慢病毒感染細胞|為什么你的感染效率那么差?

慢病毒不但可感染分裂或非分裂細胞，還可將外源基因有效地整合到宿主染色體上，從而實現持久表達，

又不易引發機體免疫反應，被譽為細胞實驗佳選的工具病毒。

并且慢病毒作為基因治療載體在各類遺傳性和后天性的人類疾病的治療中倍受歡迎：從基礎研究到臨床應用，高純度、高滴度的慢病毒都是基因操作的理想工具。

由于實驗中使用的細胞類型不同，慢病毒感染的效率也會有差異；要想提高慢病毒的感染效率，合適的實驗步驟和最佳的實驗條件是成功的關鍵！

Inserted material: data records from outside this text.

File: src/rtl/keypad_scan_encoder.sv
// 4x4 matrix keypad scanner: walks one active-low row at a time, debounces a
// single-column hit, then reports one code per press and tracks its release.
module keypad_scan_encoder #(
  parameter int SCAN_DIV     = 1000,
  parameter int DEBOUNCE_CNT = 20
) (
  input  logic       clk,
  input  logic       rst,
  input  logic [3:0] col_in,
  output logic [3:0] row_out,
  output logic [3:0] key_code,
  output logic       key_valid,
  output logic       key_held
);

  localparam int DW = $clog2(SCAN_DIV);
  localparam int CW = $clog2(DEBOUNCE_CNT + 1);

  typedef enum logic [1:0] {SCAN, DEBOUNCE, HELD} state_t;

  state_t          state, state_next;
  logic [3:0]      col_meta, col_sync;
  logic [DW-1:0]   dwell;
  logic            tick;
  logic [1:0]      row_idx, row_idx_next;
  logic [CW-1:0]   deb_cnt, deb_next;
  logic [CW-1:0]   rel_cnt, rel_next;
  logic [1:0]      lat_row, lat_row_next;
  logic [1:0]      lat_col, lat_col_next;
  logic [3:0]      key_code_next;
  logic            key_valid_next, key_held_next;
  logic [3:0]      low, lat_mask;
  logic            single_low;
  logic [1:0]      low_col;

  assign tick       = (dwell == DW'(SCAN_DIV - 1));
  assign low        = ~col_sync;
  assign single_low = (low != 4'b0000) && ((low & (low - 4'd1)) == 4'b0000);
  assign lat_mask   = 4'b0001 << lat_col;

  always_comb begin
    low_col = 2'd0;
    case (low)
      4'b0010: low_col = 2'd1;
      4'b0100: low_col = 2'd2;
      4'b1000: low_col = 2'd3;
      default: low_col = 2'd0;
    endcase
  end

  // Column lines are asynchronous to clk; the reset value reads as "no key".
  always_ff @(posedge clk or posedge rst) begin
    if (rst) begin
      col_meta <= 4'hF;
      col_sync <= 4'hF;
      dwell    <= '0;
    end else begin
      col_meta <= col_in;
      col_sync <= col_meta;
      dwell    <= tick ? '0 : dwell + DW'(1);
    end
  end

  always_ff @(posedge clk or posedge rst) begin
    if (rst) begin
      state     <= SCAN;
      row_idx   <= 2'd0;
      row_out   <= 4'b1110;
      deb_cnt   <= '0;
      rel_cnt   <= '0;
      lat_row   <= 2'd0;
      lat_col   <= 2'd0;
      key_code  <= 4'h0;
      key_valid <= 1'b0;
      key_held  <= 1'b0;
    end else begin
      state     <= state_next;
      row_idx   <= row_idx_next;
      row_out   <= ~(4'b0001 << row_idx_next);
      deb_cnt   <= deb_next;
      rel_cnt   <= rel_next;
      lat_row   <= lat_row_next;
      lat_col   <= lat_col_next;
      key_code  <= key_code_next;
      key_valid <= key_valid_next;
      key_held  <= key_held_next;
    end
  end

  // Accept and release act on the clock after the count reaches its target,
  // so they take priority over any tick handling in that state.
  always_comb begin
    state_next     = state;
    row_idx_next   = row_idx;
    deb_next       = deb_cnt;
    rel_next       = rel_cnt;
    lat_row_next   = lat_row;
    lat_col_next   = lat_col;
    key_code_next  = key_code;
    key_valid_next = 1'b0;
    key_held_next  = key_held;
    case (state)
      SCAN: begin
        if (tick) begin
          if (single_low) begin
            lat_row_next = row_idx;
            lat_col_next = low_col;
            deb_next     = CW'(1);
            state_next   = DEBOUNCE;
          end else begin
            row_idx_next = row_idx + 2'd1;
          end
        end
      end
      DEBOUNCE: begin
        if (deb_cnt == CW'(DEBOUNCE_CNT)) begin
          key_valid_next = 1'b1;
          key_code_next  = {lat_row, lat_col};
          key_held_next  = 1'b1;
          deb_next       = '0;
          rel_next       = '0;
          state_next     = HELD;
        end else if (tick) begin
          if (low == lat_mask) begin
            deb_next = deb_cnt + CW'(1);
          end else begin
            deb_next     = '0;
            state_next   = SCAN;
            row_idx_next = row_idx + 2'd1;
          end
        end
      end
      HELD: begin
        if (rel_cnt == CW'(DEBOUNCE_CNT)) begin
          key_held_next = 1'b0;
          rel_next      = '0;
          state_next    = SCAN;
          row_idx_next  = row_idx + 2'd1;
        end else if (tick) begin
          rel_next = (low == 4'b0000) ? rel_cnt + CW'(1) : '0;
        end
      end
      default: state_next = SCAN;
    endcase
  end

endmodule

以“24孔培養板、貼壁細胞"為例，慢病毒感染細胞的常規操作步驟是這樣的：

Day 0

接種細胞：

每孔按5×個待感染細胞鋪板，用含有 10% FBS的DMEM培養基培養;

Day 1

細胞感染：

感染前，根據說明書用培養基配置感染液，備用吸掉舊培養基，更換為感染液; 并參考細胞 MOI值，計算病毒使用量，加入病毒進行感染，混勻;

Day 2

病毒感染8-16h后，換回常規培養基，繼續培養;

Day 3-4

確認感染效果：

感染72h后，顯微鏡下觀察感染效果，如EGFP、Cherry的表達情況；

如果你以為所有的細胞操作都這么簡單的話，那真的是too young too simple！

那么在慢病毒感染細胞過程中，到底會遇到哪些問題呢？

在細胞感染時， MOI是一個非常重要的指標，如何確定MOI值呢？

MOI:復感染指數，是指病毒對細胞的感染能力，MOI越高，細胞越難被感染。通常把某株細胞有80%被感染時所用的病毒顆粒數和細胞數目

的比值作為該株細胞的MOI。

MOI=（病毒滴度×病毒體積）/細胞數目

感染條件及MOI的選擇原則：

1. 在細胞形態不受影響的情況下盡可能用少的病毒感染細胞

2. 選擇感染效率80%左右的作為最佳感染條件

通過細胞感染預實驗可以知道慢病毒對細胞的最佳感染條件，來確定細胞的MOI，進行正式實驗。